No plano da reforma da Justiça e do Direito, continua a trabalhar-se na principal legislação de referência, nos domínios da organização judiciária, Direito Penal e Processual Penal, Direito Civil, Comercial, de Família e Processual Civil, Direito Administrativo e Direito dos Registos e do Notariado.
“Tendo sido já aprovadas, pela Assembleia Nacional, em breve serão promulgadas as leis que aprovam os novos Código Penal e Código do Processual Penal, dois importantes instrumentos de protecção dos direitos, liberdades e garantias fundamentais dos cidadãos”, sublinhou.
Outros diplomas, igualmente, importantes foram já aprovados. Entre eles, o Presidente referiu o novo Estatuto do Provedor de Justiça e o regime de organização e funcionamento da Provedoria de Justiça.
João Lourenço referiu-se, também, ao desafio que o Estado assumiu de garantir a todos os cidadãos nacionais o Registo de Nascimento e Bilhete de Identidade, a emitir tanto no país, como nas representações diplomáticas e consulares.
O programa, iniciado em 2019, pretende fazer o registo formal de nascimento de mais de nove milhões de pessoas e atribuir o B.I., pela primeira vez, a mais de seis milhões e 300 mil, disse.
No sector da Justiça e Direitos Humanos, afirmou, estão em curso outros projectos estruturantes, com elevado impacto social, económico e político, designadamente o de legalização e regularização do património habitacional do Estado e a implementação do registo predial em todo o país.
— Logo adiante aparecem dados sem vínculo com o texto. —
[src/rtl/cond_pkg.sv]
// Shared definitions for the condition unit: ARM condition codes, NZCV bit
// positions and flag-write masks.
package cond_pkg;

  typedef enum logic [3:0] {
    COND_EQ = 4'h0,
    COND_NE = 4'h1,
    COND_CS = 4'h2,
    COND_CC = 4'h3,
    COND_MI = 4'h4,
    COND_PL = 4'h5,
    COND_VS = 4'h6,
    COND_VC = 4'h7,
    COND_HI = 4'h8,
    COND_LS = 4'h9,
    COND_GE = 4'hA,
    COND_LT = 4'hB,
    COND_GT = 4'hC,
    COND_LE = 4'hD,
    COND_AL = 4'hE,
    COND_NV = 4'hF
  } cond_e;

  localparam int unsigned FLAG_N = 3;
  localparam int unsigned FLAG_Z = 2;
  localparam int unsigned FLAG_C = 1;
  localparam int unsigned FLAG_V = 0;

  localparam logic [1:0] FW_NONE = 2'b00;
  localparam logic [1:0] FW_NZ   = 2'b10;
  localparam logic [1:0] FW_CV   = 2'b01;
  localparam logic [1:0] FW_ALL  = 2'b11;

endpackage

[src/rtl/cond_check.sv]
// Combinational ARM condition evaluator: (cond, nzcv) -> pass.
module cond_check
  import cond_pkg::*;
(
  input  logic [3:0] cond_i,
  input  logic [3:0] nzcv_i,
  output logic       pass_o
);

  logic n, z, c, v;

  always_comb begin
    n = nzcv_i[FLAG_N];
    z = nzcv_i[FLAG_Z];
    c = nzcv_i[FLAG_C];
    v = nzcv_i[FLAG_V];
    // AL and the reserved 1111 encoding both execute unconditionally.
    pass_o = 1'b1;
    case (cond_e'(cond_i))
      COND_EQ: pass_o = z;
      COND_NE: pass_o = ~z;
      COND_CS: pass_o = c;
      COND_CC: pass_o = ~c;
      COND_MI: pass_o = n;
      COND_PL: pass_o = ~n;
      COND_VS: pass_o = v;
      COND_VC: pass_o = ~v;
      COND_HI: pass_o = c & ~z;
      COND_LS: pass_o = ~c | z;
      COND_GE: pass_o = ~(n ^ v);
      COND_LT: pass_o = n ^ v;
      COND_GT: pass_o = ~z & ~(n ^ v);
      COND_LE: pass_o = z | (n ^ v);
      default: pass_o = 1'b1;
    endcase
  end

endmodule

[src/rtl/cond_unit.sv]
// Architectural NZCV register, condition gating of decoder strobes and
// saturating executed/skipped debug counters.
module cond_unit
  import cond_pkg::*;
#(
  parameter int unsigned CNT_W       = 16,
  parameter logic [3:0]  RESET_FLAGS = 4'b0000
) (
  input  logic             clk,
  input  logic             rst_n,
  input  logic             valid_i,
  input  logic [3:0]       cond_i,
  input  logic [3:0]       alu_flags_i,
  input  logic [1:0]       flag_write_i,
  input  logic             reg_write_i,
  input  logic             mem_write_i,
  input  logic             pc_src_i,
  output logic             cond_ex_o,
  output logic             reg_write_o,
  output logic             mem_write_o,
  output logic             pc_src_o,
  output logic [3:0]       flags_o,
  output logic [CNT_W-1:0] exec_cnt_o,
  output logic [CNT_W-1:0] skip_cnt_o
);

  localparam logic [CNT_W-1:0] CNT_MAX = '1;

  logic [3:0]       flags_q, flags_d;
  logic [CNT_W-1:0] exec_cnt_q, exec_cnt_d;
  logic [CNT_W-1:0] skip_cnt_q, skip_cnt_d;
  logic             pass;

  // Evaluated against the stored flags, never the in-flight ALU result.
  cond_check u_cond_check (
    .cond_i (cond_i),
    .nzcv_i (flags_q),
    .pass_o (pass)
  );

  always_comb begin
    cond_ex_o   = valid_i & pass;
    reg_write_o = reg_write_i & cond_ex_o;
    mem_write_o = mem_write_i & cond_ex_o;
    pc_src_o    = pc_src_i & cond_ex_o;
  end

  always_comb begin
    flags_d    = flags_q;
    exec_cnt_d = exec_cnt_q;
    skip_cnt_d = skip_cnt_q;
    if (valid_i) begin
      if (cond_ex_o) begin
        if (flag_write_i[1]) begin
          flags_d[FLAG_N] = alu_flags_i[FLAG_N];
          flags_d[FLAG_Z] = alu_flags_i[FLAG_Z];
        end
        if (flag_write_i[0]) begin
          flags_d[FLAG_C] = alu_flags_i[FLAG_C];
          flags_d[FLAG_V] = alu_flags_i[FLAG_V];
        end
        if (exec_cnt_q != CNT_MAX) exec_cnt_d = exec_cnt_q + 1'b1;
      end else begin
        if (skip_cnt_q != CNT_MAX) skip_cnt_d = skip_cnt_q + 1'b1;
      end
    end
  end

  always_ff @(posedge clk or negedge rst_n) begin
    if (!rst_n) begin
      flags_q    <= RESET_FLAGS;
      exec_cnt_q <= '0;
      skip_cnt_q <= '0;
    end else begin
      flags_q    <= flags_d;
      exec_cnt_q <= exec_cnt_d;
      skip_cnt_q <= skip_cnt_d;
    end
  end

  assign flags_o    = flags_q;
  assign exec_cnt_o = exec_cnt_q;
  assign skip_cnt_o = skip_cnt_q;

endmodule

[config.mk]
export PLATFORM = sky130hd
export DESIGN_NAME = cond_unit
export DESIGN_NICKNAME = d
export VERILOG_FILES = /design/src/rtl/cond_pkg.sv /design/src/rtl/cond_check.sv /design/src/rtl/cond_unit.sv
export SDC_FILE = /design/constraint.sdc
export NUM_CORES = 1
export LEC_CHECK = 0
export ABC_AREA = 1
export CORE_MARGIN = 2
export CORE_UTILIZATION = 50
export CTS_CLUSTER_DIAMETER = 150
export DETAILED_ROUTE_END_ITERATION = 6
export GPL_TIMING_DRIVEN = 0
export PLACE_DENSITY = 0.85
export SLEW_MARGIN = 30
export SYNTH_ARGS = -nofsm -noshare
export SYNTH_HDL_FRONTEND = slang
export SYNTH_SLANG_ARGS = --single-unit
[constraint.sdc]
create_clock -name clk -period 4.5 [get_ports clk]
set_input_delay 0.9 -clock clk [delete_from_list [all_inputs] [get_ports clk]]
set_output_delay 0.9 -clock clk [all_outputs]
set_load 0.05 [all_outputs]
==> metrics.md, run 1 <==
| Metric | Value |
|---|---|
| Routed via count | `2,600` |
| Die H | `74.96 um` |
| FF-to-FF path depth | `8` |
| NumNets Final | `442` |
| Post-Synthesis Cells | `361` |
| Number of I/O port buffers | `55` |
| Initial antenna violation count | `0` |
| Synth Net Count | `379` |
| Gpl congestion | `0.8581` |
| Layout cells sized above 1 | `8.235%` |
| Unrepaired setup endpoints after global routing | `no` |
| Multi-input gate area | `0.001351 mm^2` |
| Area Growth Syn to Fin | `30.22%` |
| Vias in the first global route | `2,432` |
| Pins Over Slew Limit | `0` |
| Worst relative slew slack | `66.06%` |
| Worst setup SP type | `input port` |
| Sequential Area | `900.9 um^2` |
| Max Fclk | `0.2373 GHz` |
| Run status | `completed` |
| Netlist cell types | `26` |
| CTS tree | `yes` |
| Crit end category | `primary output` |
| Post-CTS Setup Bufs | `0` |
| Register area share after synthesis | `35.79%` |
| Clock-pin slew on the worst setup and hold paths | `0.07 ns` |
| Worst vdd ir | `0.3195 mV` |
| Routed len/inst | `13.03 um` |
| Clock skew | `0.01260 ns` |
| Post-Layout Cell Count | `492` |
| Crit path cell chain | `clkdlybuf4s50_1, inv_2, nand2_1, nand2_1, nand2_1, nand3_2, nand2_1, nor2_1, nand2_1, buf_6, nand2_1, nor2_1, clkdlybuf4s50_1` |
| Total power divided by cell area | `424.4 mW/mm^2` |
| Die X | `74.96 um` |
| Mapped Area | `0.002517 mm^2` |
| M1 GR Usage | `31.58%` |
| Hold Fails Final Rpt | `0` |
| R2r setup slk | `2.69 ns` |
| Endpoints failing setup | `0` |
| Worst EP required | `3.60 ns` |
| Total track usage | `24.78%` |
| Resized cells post-CTS | `0` |
| Clock sink count | `36` |
| DRT iter0 DRCs | `130` |
| DRC Markers | `0` |
| Slowest-stage cell, CP | `clkdlybuf4s50_1` |
| Synthesized flop and latch total | `36` |
| Number of clock buffers inserted by TritonCTS | `5` |
| DRT Wirelength | `6410 um` |
| Io pins | `56` |
| Fin crit share | `93.64%` |
| Critical R2R Capture | `skip_cnt_o[7]` |
| Antenna Nets Post-Route | `0` |
| CP arrival | `3.31 ns` |
| Final global-route overflow total | `0` |
| Core Area | `0.004786 mm^2` |
| Gr busiest metal | `met2` |
| Met3 usage | `4.953%` |
| Leakage | `1.603 nW` |
| Die ar. | `0.005618 mm^2` |
| DR vias/cell | `5.285` |
| Average size of a mapped cell | `6.973 um^2` |
| CTS root buf | `clkbuf_8` |
| FP Rows | `25` |
| CTS max path bufs | `2` |
| Max-Cap Viols | `0` |
| Post-route setup slack | `0.2864 ns` |
| Pre-CTS setup slack | `0.3089 ns` |
| Largest net degree at the start of global routing | `27` |
| Yosys warns | `0` |
| DP HPWL | `4770 um` |
| Placed insts | `484` |
| Cts hold-fix bufs | `0` |
| Crit path top cell by count | `nand2_1` |
| First-pass DRT Iterations | `4` |
| Worst-Margin Slew | `0.5075 ns` |
| First-pass GRT wire length | `10,720 um` |
| Reg-to-Reg Start | `skip_cnt_o[0]` |
| Crit-path max FO | `10` |
| H-tree depth | `2` |
| Max incr delay on CP | `0.81 ns` |
| Initial Utilization | `52.60%` |
| Diode count | `0` |
| Min Tclk post-route | `4.214 ns` |
| Fillers | `402` |
| Met2 Resource Use GR | `40.84%` |
| Hold WC Path Type | `input port to async pin` |
| Setup TNS | `0 ns` |
| Crit path kind | `input port to primary output` |
| Clock latency on the worst-skew pair | `0.30 ns` |
through the flow:
| step | hold WS, ns | power [W] | util (%) | instance area [um^2] |
|---|---|---|---|---|
| 2_1_floorplan | 0.6044 | 0.0008923 | - | 2517 |
| 3_3_place_gp | 0.5130 | 0.001080 | 65.86 | 3152 |
| 3_5_place_dp | 0.5215 | 0.001101 | 66.17 | 3167 |
| 4_1_cts | 0.4856 | 0.001394 | 68.50 | 3278 |
| 5_1_grt | 0.4882 | 0.001460 | 68.50 | 3278 |
| 6_report | 0.4777 | 0.001391 | 68.50 | 3278 |
state kept, by name, summed over array words and instances, names as in the netlist:
register / flops
exec_cnt_o: 16
skip_cnt_o: 16
flags_o: 4
logic make-up (layout without fill, tap and decap cells):
kind of cell | Yosys count | in the layout | synth area share (%)
simple gates | 249 | 249 | 45.97
buf+inv | 53 | 117 | 10.54
fa+ha+maj | 2 | 2 | 0.9939
compound gates | 4 | 4 | 0.7949
flops | 36 | 36 | 35.79
xor+xnor | 17 | 17 | 5.914
where the power goes:
group / internal, W / total (W) / leakage [nW] / switching [W]
Combinational: 0.000226 / 0.000645 / 1.06 / 0.000419
Sequential: 0.000377 / 0.000452 / 0.486 / 0.0000756
Clock: 0.000164 / 0.000294 / 0.0541 / 0.000130
final cells by class:
cell class | count | share of cell area, %
plain buffers | 14 | 3.626
flip-flops and latches | 36 | 27.48
well taps | 67 | 2.557
clock inverters | 3 | 1.298
clock buffers | 5 | 2.099
inverters | 39 | 4.466
multi-input cells | 272 | 41.22
repair buffers | 56 | 17.25
per-layer routing:
layer,part of all wire [%],vias to the layer above
met4,2.0,0
met2,50,84
met5,0,-
met3,5.1,13
li1,-,1294
met1,43,1209
critical path, delay by kind of cell:
kind	cells	cell delay (ns)
buffers and inverters	4	1.66
AND/OR/NAND/NOR	9	0.75
cell usage in the layout, fill, tap and decap left out, types with 3 or more instances in the layout:
cell type / n
a21oi_1: 3
buf_4: 4
buf_6: 4
clkbuf_1: 3
clkbuf_8: 5
clkdlybuf4s50_1: 54
dfrtp_1: 36
inv_1: 36
nand2_1: 134
nand3_1: 22
nand3_2: 7
nand4_1: 39
nor2_1: 35
nor3_1: 5
xnor2_1: 6
xor2_1: 11
Yosys cell counts:
cell type / count / share of area, %
a21oi_1: 3 / 0.60
buf_12: 1 / 0.80
buf_2: 1 / 0.20
buf_4: 4 / 1.2
buf_6: 4 / 1.8
clkbuf_1: 3 / 0.45
clkbuf_4: 1 / 0.30
clkinv_1: 2 / 0.30
dfrtp_1: 36 / 36
ha_1: 2 / 0.99
inv_1: 36 / 5.4
inv_2: 1 / 0.15
nand2_1: 134 / 20
nand3_1: 22 / 4.4
nand3_2: 7 / 2.8
nand3_4: 1 / 0.70
nand3b_1: 1 / 0.30
nand4_1: 39 / 9.7
nand4_2: 2 / 0.99
nor2_1: 35 / 5.2
nor2_2: 2 / 0.50
nor2_4: 1 / 0.45
nor3_1: 5 / 0.99
o21ai_0: 1 / 0.20
xnor2_1: 6 / 2.1
xor2_1: 11 / 3.8
worst max-delay path by stage:
stage               startpoint     endpoint  slack, ns  depth (start not counted)
global placement     cond_i[1]  reg_write_o       0.37                         13
global route         cond_i[3]  reg_write_o       0.12                         11
CTS                  cond_i[1]  mem_write_o       0.29                         13
detailed placement   cond_i[1]  reg_write_o       0.31                         13
finish               cond_i[1]  reg_write_o       0.29                         13
floorplan            cond_i[3]  mem_write_o       1.36                         11
Power figures use the tool's default switching activity.
==> run 2: changes to the inputs <==
==> constraint.sdc (replaced) <==
create_clock -name clk -period 4.05 [get_ports clk]
set_input_delay 0.81 -clock clk [delete_from_list [all_inputs] [get_ports clk]]
set_output_delay 0.81 -clock clk [all_outputs]
set_load 0.05 [all_outputs]
==> metrics.md, run 2 (synthesized netlist as in run 1, its figures left out) <==
| Metric | Value |
|---|---|
| Crit path cell chain | `clkdlybuf4s50_1, inv_2, nand2_1, nand2_1, nand2_1, nand3_2, nand2_1, nor2_1, nand2_1, buf_6, nand2_1, nor2_1, dlymetal6s2s_1 (was clkdlybuf4s50_1, inv_2, nand2_1, nand2_1, nand2_1, nand3_2, nand2_1, nor2_1, nand2_1, buf_6, nand2_1, nor2_1, clkdlybuf4s50_1)` |
| Met3 wire len | `335 um (was 326 um)` |
| Clock-pin slew on the worst setup and hold paths | `0.07 ns (about the same)` |
| Routed len/inst | `13.04 um (was 13.03 um)` |
| Reg-to-Reg Start | `skip_cnt_o[0] (unchanged)` |
| Clock skew | `0.01000 ns (was 0.01260 ns)` |
| Initial Utilization | `52.60% (unchanged)` |
| Start point of the critical path | `cond_i[1] (unchanged)` |
| Worst EP required | `3.24 ns (was 3.60 ns)` |
| Worst vdd ir | `0.3552 mV (was 0.3195 mV)` |
| Area Growth Syn to Fin | `30.62% (was 30.22%)` |
| Setup TNS | `0 ns (unchanged)` |
| Gpl congestion | `0.8581 (unchanged)` |
| Die ar. | `0.005618 mm^2 (unchanged)` |
| Commonest non-fill, non-tap cells in the layout | `134 x nand2_1, 50 x clkdlybuf4s50_1, 39 x nand4_1, 36 x inv_1, 36 x dfrtp_1 (was 134 x nand2_1, 54 x clkdlybuf4s50_1, 39 x nand4_1, 36 x inv_1, 36 x dfrtp_1)` |
| FP Rows | `25 (unchanged)` |
| Commonest non-fill, non-tap cell in the layout | `nand2_1 (unchanged)` |
| Largest net degree at the start of global routing | `27 (unchanged)` |
| Leakage | `1.666 nW (was 1.603 nW)` |
| Clock sink count | `36 (unchanged)` |
| Met2 wire len | `3176 um (was 3185 um)` |
| Diode count | `0 (unchanged)` |
| Final global-route overflow total | `0 (unchanged)` |
| First-pass GRT wire length | `10,720 um (unchanged)` |
| Max-Cap Viols | `0 (unchanged)` |
| DRT iter0 DRCs | `148 (was 130)` |
| CP top delay family | `buffers and inverters (unchanged)` |
| Routed via count | `2,614 (was 2,600)` |
| Io pins | `56 (unchanged)` |
| Top Layer Used | `met4 (unchanged)` |
| CTS max path bufs | `2 (unchanged)` |
| H-tree depth | `2 (unchanged)` |
| Worst-Margin Slew | `0.5077 ns (was 0.5075 ns)` |
| Post-route setup slack | `0.4073 ns (was 0.2864 ns)` |
| DP HPWL | `4770 um (unchanged)` |
| Crit path kind | `input port to primary output (unchanged)` |
| Pins Over Slew Limit | `0 (unchanged)` |
| Pre-CTS setup slack | `0.03892 ns (was 0.3089 ns)` |
| CTS root buf | `clkbuf_8 (unchanged)` |
| Vias in the first global route | `2,432 (unchanged)` |
| Endpoints failing setup | `0 (unchanged)` |
| Worst relative slew slack | `66.05% (was 66.06%)` |
| Number of I/O port buffers | `55 (unchanged)` |
| Clock latency on the worst-skew pair | `0.30 ns (about the same)` |
| CP arrival | `2.83 ns (was 3.31 ns)` |
| Layout cells sized above 1 | `8.235% (unchanged)` |
| Total track usage | `24.78% (unchanged)` |
| Number of clock buffers inserted by TritonCTS | `5 (unchanged)` |
| Antenna Nets Post-Route | `0 (unchanged)` |
| Slowest-stage cell, CP | `clkdlybuf4s50_1 (unchanged)` |
| Power Total | `0.001544 W (was 0.001391 W)` |
| DR vias/cell | `5.313 (was 5.285)` |
| Total power divided by cell area | `469.7 mW/mm^2 (was 424.4 mW/mm^2)` |
| Unrepaired setup endpoints after global routing | `no (unchanged)` |
| Max Fclk | `0.2745 GHz` |
| Worst path bufs/invs | `4 (unchanged)` |
| Crit end category | `primary output (unchanged)` |
| NumNets Final | `442 (unchanged)` |
| CTS tree | `yes (unchanged)` |
| Fin crit share | `89.94%` |
| Max incr delay on CP | `0.61 ns (was 0.81 ns)` |
| Crit path top cell by count | `nand2_1 (unchanged)` |
| Core Area | `0.004786 mm^2 (unchanged)` |
| WL met1 | `2779 um (was 2770 um)` |
| Hold WC Path Type | `input port to async pin (unchanged)` |
| DRT Wirelength | `6416 um (was 6410 um)` |
| First-pass DRT Iterations | `4 (unchanged)` |
| Hold Fails Final Rpt | `0 (unchanged)` |
| Min Tclk post-route | `3.643 ns` |
| Worst setup SP type | `input port (unchanged)` |
| Die X | `74.96 um (unchanged)` |
| Run status | `completed (unchanged)` |
| Initial antenna violation count | `0 (unchanged)` |
| Crit-path max FO | `10 (unchanged)` |
| Die H | `74.96 um (unchanged)` |
| DRC Markers | `0 (unchanged)` |
| Fin Hold WS | `0.3911 ns (was 0.4777 ns)` |
run 2: metrics by stage:
step | cell area (um^2) | instances | util (%)
2_1_floorplan | 2517 | 361 | -
3_3_place_gp | 3152 | 483 | 65.86
3_5_place_dp | 3167 | 484 | 66.17
4_1_cts | 3278 | 492 | 68.50
5_1_grt | 3288 | 492 | 68.71
6_report | 3288 | 492 | 68.71
run 2: area by class of cell:
class                           count  area, um^2
Multi-Input combinational cell    272        1351
Sequential cell                    36       900.9
Tap cell                           67       83.83
Clock inverter                      3       42.54
Buffer                             14       118.9
Timing Repair Buffer               56       575.6
Fill cell                         398        1498
Clock buffer                        5       68.82
Inverter                           39       146.4
run 2: final timing paths:
kind	endpoint	slack [ns]	depth (start not counted)
max	reg_write_o	0.41	13
min	exec_cnt_o[4]	0.39	1
max reg2reg	skip_cnt_o[7]	2.24	8
min reg2reg	exec_cnt_o[14]	0.54	2
max in group asynchronous	skip_cnt_o[9]	3.24	2
min in group clk	exec_cnt_o[14]	0.54	2
run 2: layer usage:
| layer | vias to the layer above | track usage, % |
|---|---|---|
| li1 | 1295 | - |
| met1 | 1224 | 31.58 |
| met2 | 84 | 40.84 |
| met3 | 11 | 4.953 |
| met4 | 0 | 10.91 |
| met5 | - | 0 |
run 2: what timing repair did:
action / CTS / global route
setup buffers: 0 / 0
setup endpoints to repair: 0 / 4
gates resized for setup: 0 / 4
hold buffers: 0 / 0
run 2: report_power, final:
| group | total [W] | switching (W) | internal, W |
|---|---|---|---|
| Sequential | 0.000502 | 0.0000837 | 0.000419 |
| Combinational | 0.000716 | 0.000466 | 0.000250 |
| Clock | 0.000326 | 0.000144 | 0.000182 |
run 2: worst register-to-register path, cell delays in order (launching register included):
cell and delay (ns):
dfrtp_1 0.44, ha_1 0.21, nand2_1 0.11, nor2_2 0.27, nand4_2 0.24, nand3_2 0.18
buf_4 0.19, nand2_1 0.07, nand2_1 0.06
“Para a melhoria do ambiente de negócios, entraram em funcionamento vários serviços on-line. Foi, também, aprovada a Estratégia Nacional dos Direitos Humanos e criado o Prémio Nacional de Direitos Humanos, que visa distinguir, anualmente, personalidades e instituições que prestem um contributo de destaque na protecção, promoção e aprofundamento dos direitos humanos e da cidadania no país”, sublinhou.